Stamping out - aqueous adhesives The most successful tear mends, in terms of maintaining an undisturbed media layer,

were made with wheat starch paste alone, without preparing the tear edges with solvents.

These mends appeared lighter at the joined edges, but did not cause tidelines or

lightening beyond the join.

Image 3: Tear mends using wheat starch paste with solvent masks: control (wheat starch paste alone with no solvent), ethanol, benzyl alcohol, D4

Image 4: Tear mends using methylcellulose with solvent masks: control (methylcellulose alone with no solvent), ethanol, benzyl alcohol, D4

Methylcellulose, without the aid of solvents, both darkened and lightened the areas along

the join, but did not cause tidelines.

Samples treated with ethanol dried with dark tidelines surrounding a ligher area near the

mend. Mends made with wheat starch paste created sharp tidelines close to the join, while

mends using methylcellulose created tidelines that were more diffuse and further from the

join.

Treatment of the tear edge with benzyl alcohol caused lightening near the join that faded

into undisturbed media without hard tide lines. Results using benzyl alcohol followed by

wheat starch paste were much lighter very close to the join than those made with

methylcellulose, and resulted in the most visible mends.

D4 had little visual effect on tear mends with either adhesive. Mends made using D4

followed by wheat starch paste appeared slightly lighter at the join than mends made

using wheat starch paste alone. The solvent appeared to have a slight ability to prevent

darkening at the join using methylcellulose as an adhesive; however, there was lightening

very close to the join that seemed to be related to treatment of the tear edges with D4.

An unanticipated result was the apparent impermanence of the dyes with quick fading,

possibly as a result of oxidation of one or both of the colorants. Mended samples that

dried under small squares of blotter were protected from fading that occurred on

uncovered portions of the samples. The effect can be seen in Images 3 and 4 where hard

transitions from dark to light surround each mend.

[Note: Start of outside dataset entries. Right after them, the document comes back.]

## src/rtl/bridge_pkg.sv

```systemverilog
// rtl/bridge_pkg.sv - KMBox bridge protocol constants and decoder state encoding.
package bridge_pkg;

  localparam logic [7:0] SYNC_BYTE = 8'hA5;

  localparam logic [7:0] CMD_PING  = 8'h01;
  localparam logic [7:0] CMD_PONG  = 8'h81;
  localparam logic [7:0] CMD_MOUSE = 8'h10;
  localparam logic [7:0] CMD_KBD   = 8'h20;

  typedef enum logic [2:0] {
    ST_HUNT    = 3'd0,
    ST_CMD     = 3'd1,
    ST_LEN     = 3'd2,
    ST_PAYLOAD = 3'd3,
    ST_CHK     = 3'd4,
    ST_EMIT    = 3'd5
  } dec_state_e;

endpackage

```

## src/rtl/bridge_frame_buf.sv

```systemverilog
// rtl/bridge_frame_buf.sv - single-port payload buffer, synchronous write, registered read.
module bridge_frame_buf #(
  parameter int DEPTH = 16
) (
  input  logic       clk,
  input  logic       we_i,
  input  logic [7:0] addr_i,
  input  logic [7:0] wdata_i,
  output logic [7:0] rdata_o
);

  localparam int AW = (DEPTH > 1) ? $clog2(DEPTH) : 1;

  logic [7:0] mem_q [DEPTH];
  logic [7:0] rdata_q;

  // Addresses past the frame end occur while prefetching after the last payload beat; ignore them.
  always_ff @(posedge clk) begin
    if (we_i && (addr_i < 8'(DEPTH))) begin
      mem_q[addr_i[AW-1:0]] <= wdata_i;
    end
    if (addr_i < 8'(DEPTH)) begin
      rdata_q <= mem_q[addr_i[AW-1:0]];
    end
  end

  assign rdata_o = rdata_q;

endmodule

```

## src/rtl/bridge_rsp_decoder.sv

```systemverilog
// rtl/bridge_rsp_decoder.sv - sync hunt, frame parse/check and valid/ready replay of bridge responses.
// Error counters are built only when BRIDGE_DEC_STATS_EN is defined.
module bridge_rsp_decoder
  import bridge_pkg::*;
#(
  parameter int MAX_LEN        = 16,
  parameter int TIMEOUT_CYCLES = 480
) (
  input  logic       clk,
  input  logic       rst_n,
  input  logic [7:0] rx_data,
  input  logic       rx_valid,
  input  logic       rx_frame_err,
  output logic [7:0] out_data,
  output logic       out_valid,
  input  logic       out_ready,
  output logic       out_last,
  output logic       pong_seen,
  output logic       busy
`ifdef BRIDGE_DEC_STATS_EN
  ,
  output logic [7:0] err_chk,
  output logic [7:0] err_len,
  output logic [7:0] err_tmo,
  output logic [7:0] err_ovr
`endif
);

  localparam int TW = $clog2(TIMEOUT_CYCLES + 1);

  dec_state_e    state_q, state_d;
  logic [7:0]    cmd_q, cmd_d, len_q, len_d, sum_q, sum_d, idx_q, idx_d;
  logic [8:0]    beat_q, beat_d;
  logic [TW-1:0] tmr_q, tmr_d;
  logic [7:0]    out_data_q, out_data_d;
  logic          out_valid_q, out_valid_d, out_last_q, out_last_d;
  logic          buf_we, hs;
  logic [7:0]    buf_addr, buf_rdata;
  logic          ev_chk, ev_len, ev_tmo, ev_ovr;

  always_comb begin
    state_d     = state_q;
    cmd_d       = cmd_q;
    len_d       = len_q;
    sum_d       = sum_q;
    idx_d       = idx_q;
    beat_d      = beat_q;
    tmr_d       = tmr_q;
    out_data_d  = out_data_q;
    out_valid_d = out_valid_q;
    out_last_d  = out_last_q;
    buf_we      = 1'b0;
    ev_chk      = 1'b0;
    ev_len      = 1'b0;
    ev_tmo      = 1'b0;
    ev_ovr      = 1'b0;
    hs          = out_valid_q && out_ready;

    case (state_q)
      ST_HUNT: begin
        if (rx_valid && (rx_data == SYNC_BYTE)) begin
          state_d = ST_CMD;
          tmr_d   = '0;
        end
      end
      ST_CMD, ST_LEN, ST_PAYLOAD, ST_CHK: begin
        tmr_d = tmr_q + 1'b1;
        if (rx_frame_err) begin
          state_d = ST_HUNT;
          ev_tmo  = 1'b1;
        end else if (rx_valid) begin
          tmr_d = '0;
          sum_d = sum_q + rx_data;
          case (state_q)
            ST_CMD: begin
              cmd_d   = rx_data;
              sum_d   = rx_data;
              state_d = ST_LEN;
            end
            ST_LEN: begin
              len_d = rx_data;
              idx_d = '0;
              if (rx_data > 8'(MAX_LEN)) begin
                state_d = ST_HUNT;
                ev_len  = 1'b1;
              end else begin
                state_d = (rx_data == 8'd0) ? ST_CHK : ST_PAYLOAD;
              end
            end
            ST_PAYLOAD: begin
              buf_we = 1'b1;
              idx_d  = idx_q + 1'b1;
              if (idx_d == len_q) state_d = ST_CHK;
            end
            default: begin
              if (rx_data == sum_q) begin
                state_d     = ST_EMIT;
                out_valid_d = 1'b1;
                out_data_d  = cmd_q;
                out_last_d  = 1'b0;
                beat_d      = '0;
                idx_d       = '0;
              end else begin
                state_d = ST_HUNT;
                ev_chk  = 1'b1;
              end
            end
          endcase
        end else if (tmr_q == TW'(TIMEOUT_CYCLES - 1)) begin
          state_d = ST_HUNT;
          ev_tmo  = 1'b1;
        end
      end
      ST_EMIT: begin
        ev_ovr = rx_valid;
        if (hs) begin
          if (out_last_q) begin
            state_d     = ST_HUNT;
            out_valid_d = 1'b0;
            out_last_d  = 1'b0;
            out_data_d  = '0;
          end else begin
            beat_d = beat_q + 1'b1;
            if (beat_q == 9'd0) begin
              out_data_d = len_q;
              out_last_d = (len_q == 8'd0);
            end else begin
              // Payload beat: buffer already holds entry idx_q; advance so the next one is prefetched.
              out_data_d = buf_rdata;
              idx_d      = idx_q + 1'b1;
              out_last_d = (beat_q == {1'b0, len_q});
            end
          end
        end
      end
      default: state_d = ST_HUNT;
    endcase

    buf_addr = buf_we ? idx_q : idx_d;
  end

  always_ff @(posedge clk) begin
    if (!rst_n) begin
      state_q     <= ST_HUNT;
      cmd_q       <= '0;
      len_q       <= '0;
      sum_q       <= '0;
      idx_q       <= '0;
      beat_q      <= '0;
      tmr_q       <= '0;
      out_data_q  <= '0;
      out_valid_q <= 1'b0;
      out_last_q  <= 1'b0;
    end else begin
      state_q     <= state_d;
      cmd_q       <= cmd_d;
      len_q       <= len_d;
      sum_q       <= sum_d;
      idx_q       <= idx_d;
      beat_q      <= beat_d;
      tmr_q       <= tmr_d;
      out_data_q  <= out_data_d;
      out_valid_q <= out_valid_d;
      out_last_q  <= out_last_d;
    end
  end

  bridge_frame_buf #(.DEPTH(MAX_LEN)) u_buf (
    .clk     (clk),
    .we_i    (buf_we),
    .addr_i  (buf_addr),
    .wdata_i (rx_data),
    .rdata_o (buf_rdata)
  );

  assign out_data  = out_data_q;
  assign out_valid = out_valid_q;
  assign out_last  = out_last_q;
  assign busy      = (state_q != ST_HUNT);
  assign pong_seen = (state_q == ST_EMIT) && hs && out_last_q && (cmd_q == CMD_PONG);

`ifdef BRIDGE_DEC_STATS_EN
  logic [7:0] err_chk_q, err_len_q, err_tmo_q, err_ovr_q;

  always_ff @(posedge clk) begin
    if (!rst_n) begin
      err_chk_q <= '0;
      err_len_q <= '0;
      err_tmo_q <= '0;
      err_ovr_q <= '0;
    end else begin
      if (ev_chk && (err_chk_q != 8'hFF)) err_chk_q <= err_chk_q + 1'b1;
      if (ev_len && (err_len_q != 8'hFF)) err_len_q <= err_len_q + 1'b1;
      if (ev_tmo && (err_tmo_q != 8'hFF)) err_tmo_q <= err_tmo_q + 1'b1;
      if (ev_ovr && (err_ovr_q != 8'hFF)) err_ovr_q <= err_ovr_q + 1'b1;
    end
  end

  assign err_chk = err_chk_q;
  assign err_len = err_len_q;
  assign err_tmo = err_tmo_q;
  assign err_ovr = err_ovr_q;
`else
  logic unused_ev;
  assign unused_ev = ^{ev_chk, ev_len, ev_tmo, ev_ovr};
`endif

endmodule

```

## config.mk

```make
export PLATFORM = sky130hd
export DESIGN_NAME = bridge_rsp_decoder
export DESIGN_NICKNAME = d
export VERILOG_FILES = /design/src/rtl/bridge_pkg.sv /design/src/rtl/bridge_frame_buf.sv /design/src/rtl/bridge_rsp_decoder.sv
export SDC_FILE = /design/constraint.sdc
export NUM_CORES = 1
export LEC_CHECK = 0
export CORE_ASPECT_RATIO = 2
export CORE_MARGIN = 5
export CORE_UTILIZATION = 50
export DETAILED_ROUTE_END_ITERATION = 8
export PLACE_DENSITY = 0.68
export SYNTH_ARGS = -nofsm -noshare
export SYNTH_HDL_FRONTEND = slang
export SYNTH_SLANG_ARGS = --single-unit
```

## constraint.sdc

```tcl
create_clock -name clk -period 3.3 [get_ports clk]
set_input_delay 0.495 -clock clk [delete_from_list [all_inputs] [get_ports clk]]
set_output_delay 0.495 -clock clk [all_outputs]
set_load 0.03 [all_outputs]
```

==> results.json <==
{
  "die_h_microns": 206,
  "power.sequential.fraction_pct": 50.4,
  "timing.final.hold_violations": 0,
  "drv.max_cap_violation_count": 0,
  "nFillCells": 1646,
  "syn_inst": 857,
  "floorplan.die_area_sq_um": 22300,
  "htree_levels": 4,
  "drt-wirelength-per-cell_microns": 21.9,
  "track_usage_pct": 25.1,
  "syn-cell-area_sq_um": 9640,
  "route.vias.total": 7260,
  "setup_repair_after_global_routing_missed_its_margin": "false",
  "setup_total_neg_slack_ps": 0,
  "worstHoldPathCells": 2,
  "leakage_nw": 3.95,
  "min-delay-path-class": "reg2reg",
  "multi_input_logic_area_sq_um": 3890,
  "worst_case_vdd_ir_drop_mv": 0.299,
  "portBuffers": 24,
  "status": "complete, no violations",
  "drt_drc_violations_left": 0,
  "crit_required_ps": 3460,
  "min_period_ps": 3130,
  "syn_to_final_growth_pct": 18.1,
  "setup_viol_count_final": 0,
  "power.net_switching_mw": 1.39,
  "power_density_nw_per_um2": 477,
  "critPathMaxStageDelay_ps": 400,
  "critPathMaxFanout": 29,
  "cts_max_path_buffers": 2,
  "detail_route.wirelength_mm": 26.8,
  "place_congestion": 0.983,
  "synth.top_cells.by_area": "sky130_fd_sc_hd__edfxtp_1, sky130_fd_sc_hd__dfxtp_1, sky130_fd_sc_hd__o211ai_1",
  "detailedRoute.firstIterationViolations": 380,
  "worst_pin_slew_ps": 854,
  "switching_share_pct": 25.6,
  "timing.final.ws_setup_ps": 169,
  "yosys.area.top_type": "sky130_fd_sc_hd__edfxtp_1",
  "yosysTopAreaCellShare_pct": 42.3,
  "synth-seq-area-share_pct": 55.4,
  "yosys_register_bits": 199,
  "cp_cell_sequence": "clkdlybuf4s50_1 -> buf_4 -> ha_1 -> nor4_4 -> a41oi_2 -> buf_4 -> a2bb2oi_2 -> a21boi_2 -> buf_12 -> o221ai_1 -> o211ai_1 -> buf_4 -> nand4_1",
  "avgSynthCellArea_sq_um": 11.3,
  "sequential_cell_area_sq_um": 5350,
  "timing.critical_path.from_type": "input pin",
  "r2r_cells": 9,
  "antenna_found_initial": 0,
  "cts_tree": "done",
  "timing.critical_path.to_type": "register",
  "count_of_nets_after_finishing": 980,
  "antenna_cells_inserted": 0,
  "boundaryPins": 25,
  "cts.reportedPaths.clkPinSlew_ps": 70,
  "antenna_left": 0,
  "cts_setup_buffers": 0,
  "arrival_ps": 3290,
  "clockRootBuffer": "sky130_fd_sc_hd__clkbuf_16",
  "ys_async_sr_fraction_pct": 0,
  "wire_length_of_the_first_global_routing_pass_mm": 41.5,
  "place.detailed.hpwl_mm": 19.7,
  "fp.coreArea_sq_um": 19200,
  "yosysWarnings": 0,
  "crit_path_top_delay_cell": "sky130_fd_sc_hd__clkdlybuf4s50_1",
  "number_of_enable_flip_flop_cells_after_synthesis": 136,
  "clock-sinks": 199,
  "std_cell_rows": 72,
  "first_pass_iters": 7,
  "yosysUniqueCellTypes": 77,
  "relSlewSlack_pct": 42.9,
  "max_freq_ghz": 0.319,
  "place_ws_ps": -377,
  "skew_ps": 9.25,
  "width_of_the_die_microns": 108,
  "postSynthNetCount": 882,
  "detail_route.vias_per_cell": 5.92,
  "synth_ff_type": "sky130_fd_sc_hd__edfxtp_1",
  "grt_max_degree": 41,
  "post_route_cells_drive_above_1_share_pct": 18.5,
  "clock_latency_ps": 440,
  "power.share.combinational_pct": 10.9,
  "final_min_period_over_clock_period_pct": 94.9,
  "overflow": 0,
  "report.final.slew_viol_count": 0,
  "internal_power_mw": 4.05,
  "crit_type": "in2reg",
  "initial_core_util_pct": 50.3,
  "power.share.clock_pct": 38.6,
  "critical_path.most_common_cell": "sky130_fd_sc_hd__buf_4",
  "cts_buffers": 17,
  "grt_pass1_vias": 7337
}
==> stage by stage <==
stage	cell area [sq um]	util [%]	power, mW	instances	hold slack (ps)
2_1_floorplan	9640	-	3.14	857	445
3_3_place_gp	10800	56.2	3.38	1195	458
3_5_place_dp	10800	56.2	3.39	1195	463
4_1_cts	11400	59.3	5.46	1227	473
5_1_grt	11400	59.4	5.63	1227	502
6_report	11400	59.4	5.44	1227	478
==> synthesized netlist by cell type, drive strengths merged (10+ instances only) <==
library cell / instances
xnor2: 20
edfxtp: 136
a21oi: 40
clkbuf: 31
nand3: 22
inv: 46
ha: 11
o21ai: 33
buf: 21
nand2: 65
nand4: 18
a211oi: 11
nor2: 69
mux2: 40
dfxtp: 63
o221ai: 32
o211ai: 66
xor2: 19
a22oi: 10
==> metal layers <==
metal | part of all wire, % | GRT usage, % | vias up
met3 | 3.9 | 4.19 | 74
met1 | 34 | 25.3 | 3528
met2 | 55 | 46.2 | 215
met5 | 0 | 0 | -
li1 | - | - | 3443
met4 | 6.8 | 16.4 | 0
==> cells by family after synthesis <==
| family | share of synthesized area (%) |
|---|---|
| adders and majority gates | 1.63 |
| xor gates and xnor gates | 3.62 |
| and+or+nand+nor | 12.6 |
| muxes | 5.09 |
| AOI/OAI and AO/OA | 17.2 |
| buffers and inverters | 4.40 |
| DFF | 55.4 |
==> placed cells by master (no fill, tap or decap), types with 3 or more instances in the layout <==
| master | instances |
|---|---|
| sky130_fd_sc_hd__nand2b_1 | 4 |
| sky130_fd_sc_hd__clkbuf_16 | 19 |
| sky130_fd_sc_hd__nand4_1 | 18 |
| sky130_fd_sc_hd__nor4_1 | 7 |
| sky130_fd_sc_hd__dfxtp_1 | 63 |
| sky130_fd_sc_hd__inv_1 | 46 |
| sky130_fd_sc_hd__edfxtp_1 | 136 |
| sky130_fd_sc_hd__and3_1 | 7 |
| sky130_fd_sc_hd__or3_1 | 7 |
| sky130_fd_sc_hd__a22oi_1 | 10 |
| sky130_fd_sc_hd__mux2i_1 | 4 |
| sky130_fd_sc_hd__nor2b_1 | 6 |
| sky130_fd_sc_hd__a211oi_1 | 11 |
| sky130_fd_sc_hd__nor3b_1 | 6 |
| sky130_fd_sc_hd__nor3_1 | 7 |
| sky130_fd_sc_hd__o221ai_1 | 32 |
| sky130_fd_sc_hd__a21oi_1 | 37 |
| sky130_fd_sc_hd__o211ai_1 | 66 |
| sky130_fd_sc_hd__clkdlybuf4s50_1 | 24 |
| sky130_fd_sc_hd__o21a_1 | 3 |
| sky130_fd_sc_hd__nor2_1 | 68 |
| sky130_fd_sc_hd__clkinv_4 | 4 |
| sky130_fd_sc_hd__a21oi_2 | 3 |
| sky130_fd_sc_hd__ha_1 | 11 |
| sky130_fd_sc_hd__xnor2_1 | 19 |
| sky130_fd_sc_hd__nand3_1 | 22 |
| sky130_fd_sc_hd__nand2_1 | 64 |
| sky130_fd_sc_hd__o21ai_1 | 5 |
| sky130_fd_sc_hd__a31oi_1 | 4 |
| sky130_fd_sc_hd__xor2_1 | 19 |
| sky130_fd_sc_hd__mux2_1 | 22 |
| sky130_fd_sc_hd__mux2_2 | 18 |
| sky130_fd_sc_hd__buf_4 | 106 |
| sky130_fd_sc_hd__o21ai_0 | 27 |
==> registers in the layout, summed over array words and instances (netlist names) <==
register	count
u_buf.rdata_o	8
out_valid	1
out_last	1
tmr_q	9
len_q	8
beat_q	9
cmd_q	8
idx_q	8
sum_q	8
out_data	8
u_buf.mem_q	128
state_q	3
==> area by class of cell <==
class / count / area share [%]
multi-input cells: 560 / 34.1
repair buffers: 131 / 9.27
clock buffers: 20 / 4.21
flip-flops and latches: 199 / 46.9
inverters: 46 / 1.52
clock inverters: 12 / 1.12
well taps: 259 / 2.84
==> worst paths after layout <==
kind         slack, ps          endpoint  startpoint
max reg2reg        300  u_buf.rdata_o[7]   beat_q[0]
min reg2reg        480          cmd_q[7]    cmd_q[7]
max                170  u_buf.rdata_o[7]  rx_data[4]
min                480          cmd_q[7]    cmd_q[7]
==> critical path: cells and delay by family <==
family	cells	cell delay, ps
AND/OR/NAND/NOR	2	360
adder cells (fa/ha/maj)	1	340
buffers and inverters	5	1110
AO/OA/AOI/OAI	5	970
==> power by group through the flow <==
stage	sequential [mW]	clock (mW)	combinational [mW]
finish	2.74	2.10	0.595
floorplan	2.77	0	0.368
CTS	2.74	2.13	0.591
global route	2.74	2.23	0.658
global placement	2.80	0	0.580
detailed placement	2.80	0	0.589
==> timing repair <==
action	CTS	global route
hold endpoints to repair	0	0
gates resized for setup	0	1
hold buffers	0	0
setup endpoints to repair	0	1
Note: power is estimated with default switching activity, not from simulation.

Conclusion The experiment tested the suitability of three solvents for preventing movement of

soluble colorants in paper objects during tear mends, with special attention paid to a

cyclic silicone compound octamethylcyclotetrasiloxane, or D4. D4 was the only solvent

tested that did not cause disruption of water sensitive media when grossly applied. All

solvents tested failed to “hold in place” design media during application of water. Ethanol

and benzyl alcohol accentuated the disturbance while D4 had little effect. The colorant

used to prepare samples, McCormick Red Food Color, faded quickly. A more permanent

dye would be preferable for creating samples that can be referenced over time. Future

testing will use gas chromatography mass spectroscopy to examine the retention time of

D4 in paper substrates.

Bibliography Acros Organics BVBA. 2009. Material safety data sheet 98914. July 20 2009. Fair Lawn, NJ. Banik, Gerhard. and Irene Bruckle. 2011. Paper and water: a guide for conservators. Boston: Elsevier. Cyclododecane: Technical Note on Some Uses in Paper and Objects Conservation Irene Brückle, Jonathan Thornton, Kimberly Nichols and Gerri Strickler Journal of the American Institute for Conservation , Vol. 38, No. 2 (Summer, 1999) , pp. 162-175 Fiske, B. 2013. Personal Communication. Instructor, Winterthur and University of Delaware Art Conservation Program (retired), Winterthur, DE. Ford, J. 2013. Claymont mural cleaning instructions. Winterthur and University of Delaware Art Conservation Program, Winterthur, DE. Hartman, D. 2013. Mural cleaning how-to, Winterthur and University of Delaware Art Conservation Program, Winterthur, DE. Irving, J. 2013. Personal Communication. Instructor, Winterthur and University of Delaware Art Conservation Program, Winterthur, DE. Momentive Specialty Chemicals Inc. 2012. Product stewardship summary sheet: octamethylcyclotetrasiloxane (D4). September 12. Columbus, Ohio. Wolbers, R. 2013. Personal Communication. Art Conservation Department, University of Delaware, Newark, DE.